Al terminar los tres cursos de Magisterio del plan de estudios que Antonio seguía, había que superar un examen de reválida, y en él, entre las pruebas a las que tenía que someterse para, ya por fin, obtener el título de maestro, había una que consistía en explicar, ante tribunal, a un grupo de niños traídos desde la escuela aneja a la Escuela de Magisterio, una lección, un tema de libre elección por el examinando aspirante al título. El tribunal escuchaba la explicación y observaba las dotes pedagógicas del revalidante, hacía su valoración y lo puntuaba. Si la calificación era positiva, ya era maestro, si no, pues... a repetir la prueba en la siguiente ocasión.
Los niños, traídos ex profeso para la ocasión, resabiados por la costumbre, antes del  examen y fuera del aula, solían buscar a quienes se iban a examinar, para pedirles dinero —cinco duros—, y ello a cambio de la promesa de permanecer muy formalitos —quietos, callados y atentos— durante la explicación. Si el aspirante al título se negaba a darles las veinticinco pesetas, le decían que se harían los distraídos, que no prestarían atención, con lo cual, posiblemente, él quedaría mal ante un tribunal totalmente ajeno a estas maniobras. Antonio no quiso pasarse de listo y pagó religiosamente el canon reglamentario.
Para su exposición eligió un tema que había visto utilizar con éxito a otros compañeros: Los reptiles. Su explicación, con la intención de llamar la atención de los alumnos, comenzaba hablando de los indios. Primero, algo desganado, dibujó, como mejor supo, un fuerte de los que salen en las películas del Far West americano; frente al fuerte, camuflados y arrastrándose para no ser vistos, esquematizó lo mejor que pudo a los indios, con sus cintas y sus plumas en la cabeza. Mientras hacía esto pensaba lo que habría podido escuchar de sus ocasionales alumnos —los había visto actuar alguna vez— si no hubiera satisfecho el pago: seguro que algo por el estilo de… “¡otro con los indios, ya tenemos otra vez los reptiles!”, dicho con aire de insoportable aburrimiento.

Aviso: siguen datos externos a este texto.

Source: an optimization exercise on an open RTL-to-GDS flow (aim: small area, a short achievable clock period and few clock cycles per item). Production flows keep margins and buffers that such runs may drop. RTL that was checked went through simulation tests only; none was proved equivalent to the original. Function not checked in run 1: the RTL went through the layout flow alone. No activity file was given, so power comes from the tool's default toggle rates.

===== flow/flow/run.sh =====
#!/bin/bash
# The standard layout (the standard.sh, standard synthesis unchanged), with
# ORFS's repair_timing asked to leave SETUP_SLACK_MARGIN ns of setup slack at
# the design's clock, so that the paths it achieves are optimised below it,
# and plain buffers (resizable) as the port buffers.
set -uo pipefail
MARGIN=14
if ! bash standard.sh synth > synth.log 2>&1; then tail -40 synth.log; exit 1; fi
if ! bash standard.sh SETUP_SLACK_MARGIN=$MARGIN "BUFFER_PORTS_ARGS=-buffer_cell sky130_fd_sc_hd__buf_4" finish > layout.log 2>&1; then tail -40 layout.log; exit 1; fi

===== flow/standard.sh =====
#!/bin/bash
# synth_recipe.tcl (not shown) runs the flow's synth.tcl, then flattens the netlist and writes it again
# the make line also repeats each setting of config.mk as NAME=value (left out here)
make -C /OpenROAD-flow-scripts/flow DESIGN_CONFIG=/design/flow/config.mk WORK_HOME=/design/flow/orfs CLKGATE_MAP_FILE= SYNTH_SCRIPT=/design/flow/synth_recipe.tcl "${@:-finish}"

===== flow/config.mk =====
export PLATFORM = sky130hd
export DESIGN_NAME = pwm_engine
export DESIGN_NICKNAME = pwm_engine
export VERILOG_FILES = /design/flow/design.v
export SDC_FILE = /design/flow/constraint.sdc
export NUM_CORES = 4
export LEC_CHECK = 0
export CAP_MARGIN = 20
export CORE_MARGIN = 2
export CORE_UTILIZATION = 40
export SLEW_MARGIN = 20

===== flow/constraint.sdc =====
create_clock -name core_clock -period 25.0 [get_ports {clk}]
set_input_delay 5.0000 -clock core_clock [delete_from_list [all_inputs] [get_ports {clk}]]
set_output_delay 5.0000 -clock core_clock [all_outputs]
set_load 0.01 [all_outputs]
Background: an optimization exercise with open tools, aiming at small area, a short achievable clock period and few clock cycles. Do not read the settings as production practice.

Setup of the previous run:
// gcx_enc
module gcx_enc (
    input  wire        clk,
    input  wire        rst,         
    input  wire        in_valid,
    output wire        in_ready,
    input  wire [15:0] in_data,
    input  wire        in_key,
    input  wire        in_last,
    output wire        out_valid,
    input  wire        out_ready,
    output wire [31:0] out_data,
    output wire        out_last,
    output wire        done,
    output wire [31:0] hash,
    output wire [31:0] lcg
);
Size in the first run: roughly 18,000 um^2 of cells after synthesis.
clock: 36.0 ns
lec_check: 0
abc_area: 1
cap_margin: 50
core_margin: 2
core_utilization: 40
slew_margin: 60
run.sh (not shown) runs the stock make flow with config.mk's settings and CLKGATE_MAP_FILE= SYNTH_SCRIPT=/design/flow/synth_recipe.tcl, a recipe that flattens the netlist after the stock synthesis.
#### Input delta (the current run over the previous run)
--- a/flow/design.v
+++ b/flow/design.v
@@ -177,21 +177,22 @@
     reg  [5:0]  zw;          
     reg  [2:0]  qY;          
     reg         conv;        
     reg         np;          
     reg  [13:0] sbuf;        
     reg  [2:0]  L;           
     reg         inpay;       
     reg         lastin;      
     reg         rdy;
     reg         ov;          
-    reg  [31:0] odat;        
+    reg  [5:0]  ocs;         
+    reg         oc1, oc3;    
     reg         olast;
     reg         dn;
     wire fire  = in_valid & rdy;
     wire fkey  = fire & in_key;
     wire fbyte = fire & ~in_key;
     wire adv   = ~ov | out_ready;
     wire [11:0] a1_0 = t1_0(Y[3:0]);
     wire [11:0] a1_1 = t1_1(Y[7:4]);
     wire [11:0] a1_2 = t1_2(Y[11:8]);
     wire [11:0] a1_3 = t1_3(Y[14:12]);
@@ -900,21 +901,21 @@
     wire cx_93 = cva[17] ^ cx_92;
     wire cx_94 = cva[17] & cx_92;
     wire cx_95 = cx_70 ? cx_83 : cx_71;
     wire cx_96 = cx_70 ? cx_85 : cx_73;
     wire cx_97 = cx_70 ? cx_87 : cx_75;
     wire cx_98 = cx_70 ? cx_89 : cx_77;
     wire cx_99 = cx_70 ? cx_91 : cx_79;
     wire cx_100 = cx_70 ? cx_93 : cx_81;
     wire cx_101 = cx_70 ? cx_94 : cx_82;
     wire [17:0] sc = {cx_100, cx_99, cx_98, cx_97, cx_96, cx_95, cx_69, cx_68, cx_67, cx_66, cx_65, cx_64, cx_38, cx_36, cx_34, cx_32, cx_30, cx_0};
-    wire [21:0] qv = {sbuf, 8'd0} | ({in_data[7:0], 14'd0} >> {L[1:0], 1'b0});
+    wire [21:0] qv = {sbuf, 8'd0} | ({in_data[7:0] & {8{~L[2]}}, 14'd0} >> {L[1:0], 1'b0});
     wire [21:0] qe = fbyte ? qv : {sbuf, 8'd0};
     wire [3:0]  T  = {1'b0, L} + (fbyte ? 4'd4 : 4'd0);
     wire        full = L[2] | (L[1] & L[0]);
     wire [1:0]  c    = (lastin & ~full) ? L[1:0] : 2'd3;
     wire        beat = adv & inpay & (full | fbyte | (lastin & (L != 3'd0)));
     wire [3:0]  Ln   = beat ? T - {2'd0, c} : T;
     wire        lastn = (fbyte & in_last) | (lastin & ~dn);
     wire        upd   = uv & (~lastin | dn);
     wire        uvn   = fkey | (uv & ~upd);
     wire        uln   = fkey ? in_last : ul;
@@ -1076,46 +1077,44 @@
     wire hm_152 = hm_135 ? hm_136 : hm_48;
     wire hm_153 = hm_135 ? hm_138 : hm_50;
     wire hm_154 = hm_135 ? hm_140 : hm_52;
     wire hm_155 = hm_135 ? hm_142 : hm_54;
     wire hm_156 = hm_135 ? hm_144 : hm_56;
     wire hm_157 = hm_135 ? hm_146 : hm_58;
     wire hm_158 = hm_135 ? hm_148 : hm_60;
     wire hm_159 = hm_135 ? hm_150 : hm_62;
     wire hm_160 = hm_135 ? hm_151 : 1'b0;
     wire [31:0] hn = {hm_159, hm_158, hm_157, hm_156, hm_155, hm_154, hm_153, hm_152, hm_134, hm_133, hm_132, hm_131, hm_130, hm_129, hm_128, hm_127, hm_109, hm_108, hm_107, hm_106, hm_105, hm_104, hm_103, hm_102, hm_68, hm_66, hm_64, hm_36, hm_32, hm_28, hm_24, hm_0};
-    wire [5:0] cs = qe[21:16] ^ {k1, k2, k3};
-    wire [7:0] q0 = e0(cs[5:4]);
-    wire [7:0] q1 = e1({cs[5:2], c == 2'd1});
-    wire [7:0] q2 = e2({c, cs[3:0]});
-    wire [7:0] q3 = e3({c == 2'd3, cs[1:0]});
+    wire [5:0] cs = qv[21:16] ^ {k1, k2, k3};
     always @(posedge clk) begin
         if (fkey) begin
             u  <= in_data;
             uf <= hfirst;
         end
         ul <= uln;
         if (upd)
             h <= uf ? {16'd0, u} : hn;    
         if (conv | np) begin
             Y[11:0] <= np ? h[17:6] : sc[17:6];
             zw <= np ? h[5:0] : sc[5:0];
         end else if (seedp) begin
             Y <= seedY;
             zw <= w0(h[5:0]);
         end else if (beat) begin
             Y  <= (c == 2'd3) ? y3 : (c == 2'd2) ? y2 : y1;
             zw <= (c == 2'd3) ? w3 : (c == 2'd2) ? w2 : w1;
             qY <= (c == 2'd3) ? n3 : (c == 2'd2) ? n2 : n1;
         end
         if (adv) begin
-            odat  <= {q3, q2, q1, q0};
+            ocs   <= cs;
+            oc1   <= (c == 2'd1);
+            oc3   <= (c == 2'd3);
             olast <= lastin & ~L[2];
         end
         if (rst) begin
             hfirst <= 1'b1;
             sbuf   <= 14'd0;
             L      <= 3'd0;
             inpay  <= 1'b0;
             lastin <= 1'b0;
             np     <= 1'b0;
             uv     <= 1'b0;
@@ -1132,18 +1131,19 @@
             L      <= Ln[2:0];
             inpay  <= seedp | (inpay & ~conv);
             lastin <= lastn;
             np     <= npn;
             rdy    <= ~((uvn & uln) | npn) & (dnn | (lastn ? ~uvn : (Ln <= 4'd3)));
             ov     <= beat | (ov & ~out_ready);
             dn     <= dnn;
             conv   <= beat & lastin & ~L[2];
         end
     end
-    assign out_data  = odat;
+    assign out_data  = {e3({oc3, ocs[1:0]}), e2({~oc1, oc1 | oc3, ocs[3:0]}),
+                        e1({ocs[5:2], oc1}), e0(ocs[5:4])};
     assign out_valid = ov;
     assign out_last  = olast;
     assign in_ready  = rdy;
     assign done      = dn;
     assign hash      = h;
     assign lcg       = {h[31:18] & {14{np}}, Y[11:0], zw};
 endmodule
There was hardly any difference in number of instances resized during post-cts repair between the previous run and the current run. Between the previous run and the current run, the difference in overall die width is negligible. [compare] base=the previous run new=the current run: complex-gate fraction of the synthesized area climbed 0.49 points, sequential fraction of total cell area moved down, post-layout minimum cycle time higher, sink count of the clock tree went down 14.
No functional check of the RTL was part of any run of this note.

==> what the ideal ports hide <==
In the flow no input, the clock included, has a driving cell. The finished layouts below were timed again as built, in two steps. Step 1 assumes that a clkbuf_16 drives the clock port and a buf_2 every other input. Step 2 also shifts input and output timing later by t, the mid clock arrival at the registers, as if the neighbouring blocks saw the same clock. Three values: no drivers, after step 1, after step 2; two values: the first two.
run | shift t [ns] | slack for setup (ns) | worst setup path at the end | worst data-port slew with drivers (ns)
the previous run | 0.491 | 26.798 / 26.826 / 26.334 | input to register | 0.04
the current run | 0.410 | 26.755 / 26.780 / 26.370 | input to register | 0.04
After both steps every run listed still meets setup and hold. For the previous run, which loses most, drivers alone change the setup slack by +0.028 ns; drivers and shift together by -0.464 ns.
Context: an optimization exercise on an open-source flow, tuned for small area. The choices shown serve that exercise and are no tape-out recipe.
Function not checked in this run: the RTL went through the layout flow alone.
Power is estimated from default activity; no workload was simulated.

===== flow/run.sh =====
#!/bin/bash
# Standard ORFS layout with small port buffers and a clock tree without dummy loads.
set -euo pipefail
export BUFFER_PORTS_ARGS="-buffer_cell sky130_fd_sc_hd__buf_1"
export REMOVE_ABC_BUFFERS=1
export CTS_ARGS="-sink_clustering_enable -repair_clock_nets -dont_use_dummy_load -buf_list sky130_fd_sc_hd__clkbuf_16 -sink_clustering_size 30 -sink_clustering_max_diameter 80"
bash standard.sh > standard.log 2>&1

===== standard.sh =====
#!/bin/bash
# synth_recipe.tcl (not shown) runs the flow's synth.tcl, then flattens the netlist and writes it again
# the make line also repeats each setting of config.mk as NAME=value (left out here)
make -C /OpenROAD-flow-scripts/flow DESIGN_CONFIG=/design/flow/config.mk WORK_HOME=/design/flow/orfs CLKGATE_MAP_FILE= SYNTH_SCRIPT=/design/flow/synth_recipe.tcl "${@:-finish}"

===== config.mk =====
export PLATFORM = sky130hd
export DESIGN_NAME = marlin_codec
export DESIGN_NICKNAME = marlin_codec
export VERILOG_FILES = /design/flow/design.v
export SDC_FILE = /design/flow/constraint.sdc
export NUM_CORES = 4
export LEC_CHECK = 0
export CAP_MARGIN = 10
export CORE_MARGIN = 2
export CORE_UTILIZATION = 62
export PLACE_DENSITY = 0.75
export SLEW_MARGIN = 10
export SYNTH_HIERARCHICAL = 1

===== constraint.sdc =====
create_clock -name core_clock -period 20.0 [get_ports {clk}]
set_input_delay 4.0000 -clock core_clock [delete_from_list [all_inputs] [get_ports {clk}]]
set_output_delay 4.0000 -clock core_clock [all_outputs]
set_load 0.01 [all_outputs]

===== design.v =====
module marlin_codec (
    input  wire        clk,
    input  wire        rst,
    input  wire        rx_valid,
    input  wire [7:0]  rx_byte,
    output wire        rx_result,
    output reg  [3:0]  rx_status,
    output wire [1:0]  msg_kind,
    output wire [15:0] msg_addr,
    output wire [7:0]  msg_bytelen,
    input  wire [7:0]  msg_idx,
    output wire [15:0] msg_word,
    input  wire        tx_req_valid,
    output wire        tx_req_ready,
    input  wire [1:0]  tx_cmd,
    input  wire [15:0] tx_addr,
    input  wire [1:0]  tx_ptype,
    input  wire [31:0] tx_data,
    input  wire        tx_wide,
    input  wire        tx_signed,
    input  wire [8:0]  tx_text_len,
    output wire [7:0]  txt_idx,
    input  wire [7:0]  txt_byte,
    output wire        tx_out_valid,
    input  wire        tx_out_ready,
    output reg  [7:0]  tx_out_byte,
    output reg  [1:0]  tx_status
);
    localparam [7:0] H1     = 8'h5A;
    localparam [7:0] H2     = 8'hA5;
    localparam [7:0] OK0    = 8'h4F;
    localparam [7:0] OK1    = 8'h4B;
    localparam [3:0] ST_IDLE         = 4'd0;
    localparam [3:0] ST_ACCUM        = 4'd1;
    localparam [3:0] ST_NOISE        = 4'd2;
    localparam [3:0] ST_DROP_HEADER  = 4'd3;
    localparam [3:0] ST_DROP_LENGTH  = 4'd4;
    localparam [3:0] ST_ACK          = 4'd5;
    localparam [3:0] ST_DROP_FIELDS  = 4'd6;
    localparam [3:0] ST_DROP_COMMAND = 4'd7;
    localparam [3:0] ST_MSG          = 4'd8;
    localparam [1:0] CL_WRITE = 2'd0;    
    localparam [1:0] CL_RVAR  = 2'd1;
    localparam [1:0] CL_RREG  = 2'd2;
    localparam [1:0] CL_OTHER = 2'd3;
    localparam [1:0] TS_IDLE   = 2'd0;
    localparam [1:0] TS_SENT   = 2'd1;
    localparam [1:0] TS_NOOP   = 2'd2;
    localparam [1:0] TS_REJECT = 2'd3;
    localparam [1:0] CMD_WREG = 2'd0;
    localparam [1:0] CMD_RREG = 2'd1;
    localparam [1:0] CMD_WVAR = 2'd2;
    localparam [1:0] CMD_RVAR = 2'd3;
    localparam [1:0] P_NONE = 2'd0;
    localparam [1:0] P_BYTE = 2'd1;
    localparam [1:0] P_INT  = 2'd2;
    localparam [1:0] P_TEXT = 2'd3;
    localparam [6:0] K_OFF0 = 7'd122;
    localparam [6:0] K_OFF1 = 7'd123;
    localparam [6:0] K_OFF2 = 7'd124;
    localparam [6:0] K_OFF3 = 7'd125;
    localparam [6:0] K_OFF5 = 7'd127;
    localparam [6:0] K_BAD  = 7'd64;
    reg [6:0] rx_k;
    reg [1:0] rx_cls;      
    reg [7:0] rx_b4;       
    reg [7:0] rx_b5;       
    reg [7:0] store [0:63];
    wire msg_on  = rx_status[3];
    wire is_rvar = (rx_cls == CL_RVAR);
    wire [1:0] cls_in  = (rx_byte == 8'h80 || rx_byte == 8'h82) ? CL_WRITE :
                         (rx_byte == 8'h83) ? CL_RVAR :
                         (rx_byte == 8'h81) ? CL_RREG : CL_OTHER;
    wire [1:0] cls_now = (rx_k == K_OFF3) ? cls_in : rx_cls;
    wire [7:0] bl = is_rvar ? store[32] : rx_b5;
    wire [6:0] k_inc   = rx_k + 7'd1;
    wire [6:0] fit_lim = is_rvar ? {rx_k[6:1], 1'b0} : k_inc;
    wire fit = (rx_k == (is_rvar ? 7'd0 : K_OFF5)) ? (rx_byte == 8'd0) :
               (!rx_k[6] && bl <= {1'b0, fit_lim});
    wire is_ack = (rx_k == K_OFF5) && (rx_b4 == OK0) && (rx_byte == OK1);
    wire [5:0] widx = is_rvar ? {k_inc[0], k_inc[5:1]} : k_inc[5:0];
    wire       wen  = rx_valid && !rx_k[6];
    wire       len_wen = rx_valid && (rx_k == K_OFF2);
    wire [7:0] len_q   = store[0];
    wire [6:0] kend    = len_q[6:0] - 7'd4;     
    wire [63:0] wr, keep;
    marlin_wdec u_wdec (.a(widx), .en(wen), .en0(len_wen), .wr(wr), .keep(keep));
    integer m;
    always @(posedge clk) begin
        for (m = 0; m < 64; m = m + 1)
            store[m] <= (store[m] & {8{keep[m]}}) | (rx_byte & {8{wr[m]}});
        if (rx_valid) begin
            if (rx_k == K_OFF3) rx_cls  <= cls_in;
            if (rx_k == 7'd126) rx_b4   <= rx_byte;
            if (rx_k == K_OFF5) rx_b5   <= rx_byte;
        end
    end
    always @(posedge clk) begin
        if (rst) begin
            rx_k      <= K_OFF0;
            rx_status <= ST_IDLE;
        end else if (rx_valid) begin
            if (rx_k == K_OFF0) begin
                if (rx_byte != H1) begin
                    rx_status <= ST_NOISE;
                end else begin
                    rx_status <= ST_ACCUM;
                    rx_k      <= K_OFF1;
                end
            end else if (rx_k == K_OFF1) begin
                rx_status <= ST_ACCUM;
                rx_k      <= (rx_byte == H2) ? K_OFF2 : K_BAD;
            end else if (rx_k == K_BAD) begin
                rx_status <= ST_DROP_HEADER;
                rx_k      <= K_OFF0;
            end else if (rx_k == K_OFF2) begin
                if (rx_byte == 8'd0 || rx_byte > 8'd67) begin
                    rx_status <= ST_DROP_LENGTH;
                    rx_k      <= K_OFF0;
                end else begin
                    rx_status <= ST_ACCUM;
                    rx_k      <= K_OFF3;
                end
            end else if (rx_k == kend) begin
                rx_k <= K_OFF0;
                case (cls_now)
                    CL_WRITE: rx_status <= is_ack ? ST_ACK : ST_DROP_FIELDS;
                    CL_RVAR,
                    CL_RREG:  rx_status <= fit ? ST_MSG : ST_DROP_FIELDS;
                    default:  rx_status <= ST_DROP_COMMAND;
                endcase
            end else begin
                rx_status <= ST_ACCUM;
                rx_k      <= k_inc;
            end
        end
    end
    assign rx_result   = msg_on;
    assign msg_kind    = msg_on ? rx_cls : 2'd0;
    assign msg_addr    = !msg_on ? 16'h0000 : is_rvar ? {rx_b4, rx_b5} : {8'h00, rx_b4};
    assign msg_bytelen = msg_on ? bl : 8'h00;
    wire [8:0] idx_cmp = is_rvar ? {msg_idx, 1'b0} : {1'b0, msg_idx};
    wire       ent_on  = msg_on && (idx_cmp < {1'b0, bl});
    wire rreg_hi = msg_idx[5] ^ (msg_idx[4:0] == 5'd31);
    wire rd_lo   = ent_on && (is_rvar || !rreg_hi);
    wire rd_hi   = ent_on && (is_rvar || rreg_hi);
    wire [255:0] st_lo, st_hi;
    genvar g;
    generate
        for (g = 0; g < 32; g = g + 1) begin : g_st
            assign st_lo[8 * g +: 8] = store[g];
            assign st_hi[8 * g +: 8] = store[32 + g];
        end
    endgenerate
    wire [7:0] lo32, hi32;
    marlin_sel32 u_sel_lo (.d(st_lo), .a(msg_idx[4:0]), .en(rd_lo), .y(lo32));
    marlin_sel32 u_sel_hi (.d(st_hi), .a(msg_idx[4:0]), .en(rd_hi), .y(hi32));
    wire [7:0] w_hi    = {8{is_rvar}} & lo32;
    wire [7:0] w_lo    = hi32 | ({8{!is_rvar}} & lo32);
    assign msg_word    = {w_hi, w_lo};
    localparam [2:0] F_WREG0 = 3'd0;    
    localparam [2:0] F_WREG1 = 3'd1;    
    localparam [2:0] F_WVAR0 = 3'd2;    
    localparam [2:0] F_BYTE  = 3'd3;    
    localparam [2:0] F_SHORT = 3'd4;    
    localparam [2:0] F_LONG  = 3'd5;    
    localparam [2:0] F_TEXT  = 3'd6;    
    reg        tx_busy;
    reg [8:0]  tx_c;         
    reg [2:0]  tx_fmt;
    reg [15:0] tx_addr_q;
    reg [31:0] tx_data_q;    
    assign tx_req_ready = !tx_busy;
    assign tx_out_valid = tx_busy;
    assign txt_idx      = tx_c[7:0];
    wire req_text    = (tx_ptype == P_TEXT);
    wire req_illegal = tx_cmd[0] ||
                       (tx_cmd == CMD_WREG && (tx_addr[15:8] != 8'h00 || req_text)) ||
                       (req_text && tx_text_len > 9'd252);
    wire req_noop    = req_text && (tx_text_len == 9'd0);
    wire req_long = tx_wide && (!tx_signed || !tx_data[31]) && (tx_data[31:16] != 16'h0000);
    reg [2:0] req_fmt;
    always @* begin
        if (tx_cmd == CMD_WREG)
            req_fmt = (tx_ptype == P_NONE) ? F_WREG0 : F_WREG1;
        else
            case (tx_ptype)
                P_NONE:  req_fmt = F_WVAR0;
                P_BYTE:  req_fmt = F_BYTE;
                P_INT:   req_fmt = req_long ? F_LONG : F_SHORT;
                default: req_fmt = F_TEXT;
            endcase
    end
    wire       wvar   = (tx_fmt != F_WREG0) && (tx_fmt != F_WREG1);
    wire [7:0] tx_n   = tx_data_q[7:0];
    wire [8:0] c_inc  = tx_c + 9'd1;
    reg [7:0] tx_len;
    always @* begin
        case (tx_fmt)
            F_WREG0: tx_len = 8'd2;
            F_WREG1,
            F_WVAR0: tx_len = 8'd3;
            F_BYTE,
            F_SHORT: tx_len = 8'd5;
            F_LONG:  tx_len = 8'd7;
            default: tx_len = tx_n + 8'd3;
        endcase
    end
    reg tx_last;
    always @* begin
        case (tx_fmt)
            F_WREG0: tx_last = (tx_c == 9'h1FE);
            F_WREG1,
            F_WVAR0: tx_last = (tx_c == 9'h1FF);
            F_BYTE,
            F_SHORT: tx_last = (tx_c == 9'd1);
            F_LONG:  tx_last = (tx_c == 9'd3);
            default: tx_last = (c_inc == {1'b0, tx_n});
        endcase
    end
    wire hdr     = tx_c[8];                 
    wire is_long = (tx_fmt == F_LONG);
    wire is_byte = (tx_fmt == F_BYTE);
    wire is_text = (tx_fmt == F_TEXT);
    wire p0   = hdr && (tx_c[2:0] == 3'd2);
    wire p1   = hdr && (tx_c[2:0] == 3'd3);
    wire p2   = hdr && (tx_c[2:0] == 3'd4);
    wire p3   = hdr && (tx_c[2:0] == 3'd5);
    wire p4   = hdr && (tx_c[2:0] == 3'd6);
    wire p5   = hdr && (tx_c[2:0] == 3'd7);
    wire pl   = !hdr && !is_text;            
    wire s_ah = p4 && wvar;
    wire s_al = (p4 && !wvar) || (p5 && wvar);
    wire s_v0 = (p5 && !wvar) ||
                (pl && (is_byte ? !tx_c[0] : is_long ? (tx_c[1:0] == 2'd3) : tx_c[0]));
    wire s_v1 = pl && (is_long ? (tx_c[1:0] == 2'd2) : (!is_byte && !tx_c[0]));
    wire s_v2 = pl && is_long && (tx_c[1:0] == 2'd1);
    wire s_v3 = pl && is_long && (tx_c[1:0] == 2'd0);
    wire s_tx = !hdr && is_text;
    always @* begin
        tx_out_byte = ({8{p0}}   & H1) |
                      ({8{p1}}   & H2) |
                      ({8{p2}}   & tx_len) |
                      ({8{p3}}   & {6'b100000, wvar, 1'b0}) |
                      ({8{s_ah}} & tx_addr_q[15:8]) |
                      ({8{s_al}} & tx_addr_q[7:0]) |
                      ({8{s_v0}} & tx_data_q[7:0]) |
                      ({8{s_v1}} & tx_data_q[15:8]) |
                      ({8{s_v2}} & tx_data_q[23:16]) |
                      ({8{s_v3}} & tx_data_q[31:24]) |
                      ({8{s_tx}} & txt_byte);
    end
    wire req_go = !tx_busy && tx_req_valid && !req_illegal && !req_noop;
    always @(posedge clk) begin
        if (req_go) begin
            tx_c      <= 9'h1FA;
            tx_fmt    <= req_fmt;
            tx_addr_q <= tx_addr;
            tx_data_q <= {tx_data[31:8], req_text ? tx_text_len[7:0] : tx_data[7:0]};
        end else if (tx_busy && tx_out_ready) begin
            tx_c <= c_inc;
        end
    end
    always @(posedge clk) begin
        if (rst) begin
            tx_busy   <= 1'b0;
            tx_status <= TS_IDLE;
        end else if (!tx_busy) begin
            if (tx_req_valid) begin
                if (req_illegal)
                    tx_status <= TS_REJECT;
                else if (req_noop)
                    tx_status <= TS_NOOP;
                else
                    tx_busy <= 1'b1;
            end
        end else if (tx_out_ready && tx_last) begin
            tx_busy   <= 1'b0;
            tx_status <= TS_SENT;
        end
    end
endmodule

Hecho el dibujo, Antonio, un poco más animado por el silencio expectante de los niños, comenzó con su “original” explicación, planificada en forma de diálogo:
—¿¡Habéis visto cómo los indios se arrastran para no ser vistos por los soldados del fuerte!? —preguntaba, bajando la voz, tratando de contagiar interés y esperando un sí eufórico aunque sospechoso y garantizado por el pago previo de la extorsión.
—¡Sííí —contestaron los niños con la ilusión que facilitaban los cinco duros invertidos para ello.
—Pues… —continuaba Antonio, ya crecido por el buen “sííí” escuchado— igual que los indios, hay animales que también se arrastran, que... —breve pausa y gesto para resaltar la siguiente palabra— ¡reptan!; pero ellos no lo hacen para no ser vistos por los soldados del fuerte: estos animales reptan porque no tienen patas o porque las tienen muy cortas, como les ocurre al lagarto, al cocodrilo, a la serpiente…
—¿¡A la culebra!? —preguntaba y exclamaba simuladamente, como admirado, un niño, pasándose en su exagerado papel de aparentar interés.
—Sí, la culebra —continuaba Antonio tras una mirada correctora—; ...y por eso, porque reptan, son llamados reptiles.
Y así, con el seguro de la paga previa, continuaba la lección cuasi magistral que poco después acababa en buen puerto, consiguiendo nuestro protagonista la tan esperada titulación que le permitió pocos meses después empezar a trabajar como maestro y que supuso el comienzo de una trayectoria de casi cuarenta años.